Secondo Strategy Analitics i telefonini con Android riusciranno a conquistare 400.000 utenti da quando saranno in vendita (metà o fine ottobre) alla fine dell'anno. Per avere un termine di paragone si possono considerare i dati dell'iPhone, acquistato da 1.120.000 persone nei primi tre mesi trascorsi dalla sua apparizione sul mercato.

Non sarà però il telefonino di Apple il diretto concorrente di Android, spiegano molti analisti: chi più ha da temere sono i produttori di soluzioni basate su Linux.

Le altre piattaforma (Symbian, Windows Mobile, BlackBerry e iPhone stesso) sono incompatibili tra loro e legate ai loro produttori. Android, invece, è aperto e chiunque può sviluppare applicazioni per questa piattaforma: gli sviluppatori non sono così limitati dalle decisioni di una singola azienda.

Considerato il richiamo che questa caratteristica può esercitare su chi scrive software e il supporto di società come Google e gli altri membri della Open Handset Alliance, non è difficile prevedere uno scenario in cui Android diventi la piattaforma aperta basata su Linux per antonomasia, erodendo quote alle alternative similari senza incidere in maniera significativa sulle alternative proprietarie.

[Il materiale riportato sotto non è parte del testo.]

Background: an optimization exercise with open tools, aiming at a short achievable clock period and few clock cycles. Do not read the settings as production practice. Only simulation tests tie the RTL to the original design; equivalence was not proved. Power and IR drop assume default switching activity.

onyx:
==> module chan_tx, before the edit <==
module chan_tx #(
   parameter int DEPTH = 4
) (
   input  wire         clk,
   input  wire         rst,
   input  wire         i_wr,
   input  wire [63:0]  i_word,
   output logic        o_load,
   output logic [15:0] o_data,
   output logic        o_vld,
   input  wire         i_rdy
);
   localparam int PW = $clog2(DEPTH);
   logic [63:0]      sreg;
   logic [1:0]       hc;
   logic [63:0]      fifo [DEPTH];
   logic [PW-1:0]    wp, rp;
   logic [PW:0]      cnt;
   logic             sent;
   logic             busy;     
   assign o_data = sreg[63:48];    
   assign sent   = busy && i_rdy;
   assign o_load = (!busy || (sent && hc == 2'd3)) && (cnt != '0);
   always_ff @(posedge clk)
   begin
      if (i_wr)
         fifo[wp] <= i_word;
      if (rst)
         sreg <= '0;    
      else if (o_load)
         sreg <= fifo[rp];
      else if (sent)
         sreg <= {sreg[47:0], 16'h0};
   end
   always_ff @(posedge clk)
   begin
      if (rst)
      begin
         o_vld <= 1'b0;
         busy  <= 1'b0;
         hc    <= '0;
         wp    <= '0;
         rp    <= '0;
         cnt   <= '0;
      end
      else
      begin
         o_vld <= (busy && !(i_rdy && hc == 2'd3)) || (cnt != '0);
         if (o_load)
         begin
            busy  <= 1'b1;
            hc    <= '0;
            rp    <= rp + PW'(1);
         end
         else if (sent)
         begin
            hc <= hc + 2'd1;
            if (hc == 2'd3)
               busy <= 1'b0;
         end
         if (i_wr)
            wp <= wp + PW'(1);
         cnt <= cnt + (PW+1)'(i_wr) - (PW+1)'(o_load);
      end
   end
endmodule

Chi insomma più avrebbe da temere sarebbero soggetti come la LiMo Foundation, consorzio nato per creare un sistema operativo per i dispositivi mobili derivato da Linux e indipendente dall'hardware.

Sul lungo periodo, comunque, il successo dovrebbe arridere ad Android: secondo Roberto Cozza, della società di analisi Gartner, nel 2011 gli smartphone basati sulla piattaforma di Google rappresenteranno il 10 per cento del mercato.